2. The dust-free storage cabinet for wiping and loading LCM modules on an automated production line according to claim 1, characterized in that: The bottom surface of the module (1) is in contact with the top surface of the support block (303), and the side surface of the module (1) is in contact with the side wall of the clamping block (304).

3. The dust-free storage cabinet for wiping and loading LCM modules on an automated production line according to claim 1, characterized in that: The length of the piston (501) is less than the length of the transfer channel (402).

4. The cleanroom storage cabinet for wiping and loading LCM modules on an automated production line according to claim 1, characterized in that: The bottom of the drawer body (301) is fixedly connected to a slider (9). The storage cabinet (2) has a groove (10) that cooperates with the slider (9). When the slider (9) is located at the end of the groove (10) away from the connecting rod (502), the piston (501) is located in the cylindrical channel (401) and blocks the air inlet (403). When the slider (9) is located at the end of the groove (10) close to the connecting rod (502), both ends of the piston (501) are located in the cylindrical channel (401).

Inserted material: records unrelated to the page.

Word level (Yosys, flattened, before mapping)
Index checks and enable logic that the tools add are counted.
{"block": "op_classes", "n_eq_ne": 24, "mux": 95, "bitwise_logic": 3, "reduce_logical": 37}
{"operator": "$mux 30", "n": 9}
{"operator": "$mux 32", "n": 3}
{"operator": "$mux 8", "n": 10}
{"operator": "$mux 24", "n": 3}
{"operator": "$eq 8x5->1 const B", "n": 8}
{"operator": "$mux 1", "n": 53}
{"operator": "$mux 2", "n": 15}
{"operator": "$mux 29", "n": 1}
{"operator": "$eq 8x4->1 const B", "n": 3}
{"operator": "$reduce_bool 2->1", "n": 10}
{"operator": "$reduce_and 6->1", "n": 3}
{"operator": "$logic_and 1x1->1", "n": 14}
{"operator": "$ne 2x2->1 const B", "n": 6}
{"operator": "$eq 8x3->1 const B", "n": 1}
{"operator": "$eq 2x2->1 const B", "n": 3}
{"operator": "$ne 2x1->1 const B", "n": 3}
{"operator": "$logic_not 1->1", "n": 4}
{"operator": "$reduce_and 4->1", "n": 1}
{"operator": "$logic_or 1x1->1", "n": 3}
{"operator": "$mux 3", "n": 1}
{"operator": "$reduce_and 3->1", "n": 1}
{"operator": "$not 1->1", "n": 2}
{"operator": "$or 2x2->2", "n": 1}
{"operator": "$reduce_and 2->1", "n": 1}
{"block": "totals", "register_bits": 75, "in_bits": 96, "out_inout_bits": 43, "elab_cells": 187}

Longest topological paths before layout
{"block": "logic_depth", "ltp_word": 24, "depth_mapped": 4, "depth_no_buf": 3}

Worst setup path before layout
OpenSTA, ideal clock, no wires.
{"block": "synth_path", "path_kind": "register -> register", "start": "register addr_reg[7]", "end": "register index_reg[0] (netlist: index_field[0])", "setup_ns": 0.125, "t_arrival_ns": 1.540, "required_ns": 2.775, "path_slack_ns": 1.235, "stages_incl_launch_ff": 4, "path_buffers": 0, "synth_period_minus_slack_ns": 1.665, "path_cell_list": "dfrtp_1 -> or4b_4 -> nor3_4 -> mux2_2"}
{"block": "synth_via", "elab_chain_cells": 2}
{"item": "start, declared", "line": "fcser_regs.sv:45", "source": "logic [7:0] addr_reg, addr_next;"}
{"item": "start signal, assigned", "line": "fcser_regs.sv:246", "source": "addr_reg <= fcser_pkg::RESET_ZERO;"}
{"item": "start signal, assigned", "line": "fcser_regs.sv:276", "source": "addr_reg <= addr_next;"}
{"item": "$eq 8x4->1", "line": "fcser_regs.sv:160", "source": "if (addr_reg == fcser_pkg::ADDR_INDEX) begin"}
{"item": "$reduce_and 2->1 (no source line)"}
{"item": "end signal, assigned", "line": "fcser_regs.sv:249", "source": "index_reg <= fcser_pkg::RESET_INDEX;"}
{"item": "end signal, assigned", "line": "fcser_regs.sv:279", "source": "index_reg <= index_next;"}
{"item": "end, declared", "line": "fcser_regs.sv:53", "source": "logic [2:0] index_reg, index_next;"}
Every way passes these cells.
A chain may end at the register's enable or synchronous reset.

5. The dust-free storage cabinet for wiping and loading LCM modules on an automated production line according to claim 1, characterized in that: One end of the air intake channel (6) passes through the connecting rod (502) away from the piston (501), and the other end of the air intake channel (6) contacts the piston (501) and passes through the outer wall of the connecting rod (502). The air intake channel (6) is L-shaped in general.

6. The dust-free storage cabinet for wiping and loading LCM modules on an automated production line according to claim 1, characterized in that: The gas injection module (7) has an electronic pressure gauge (11) that detects the pressure value inside the connecting pipe (8). Before the value in the electronic pressure gauge (11) reaches the predetermined value, the gas injection module (7) continuously injects gas into the connecting pipe (8).

7. The dust-free storage cabinet for wiping and loading LCM modules on an automated production line according to claim 1, characterized in that: When the piston (501) is located in the cylindrical channel (401) blocking the air inlet (403), there is an extraction chamber (12) between the end of the cylindrical channel (401) away from the connecting rod (502) and the piston (501).

8. The dust-free storage cabinet for wiping and loading LCM modules on an automated production line according to claim 1, characterized in that: A handle (13) is fixedly installed on the drawer body (301).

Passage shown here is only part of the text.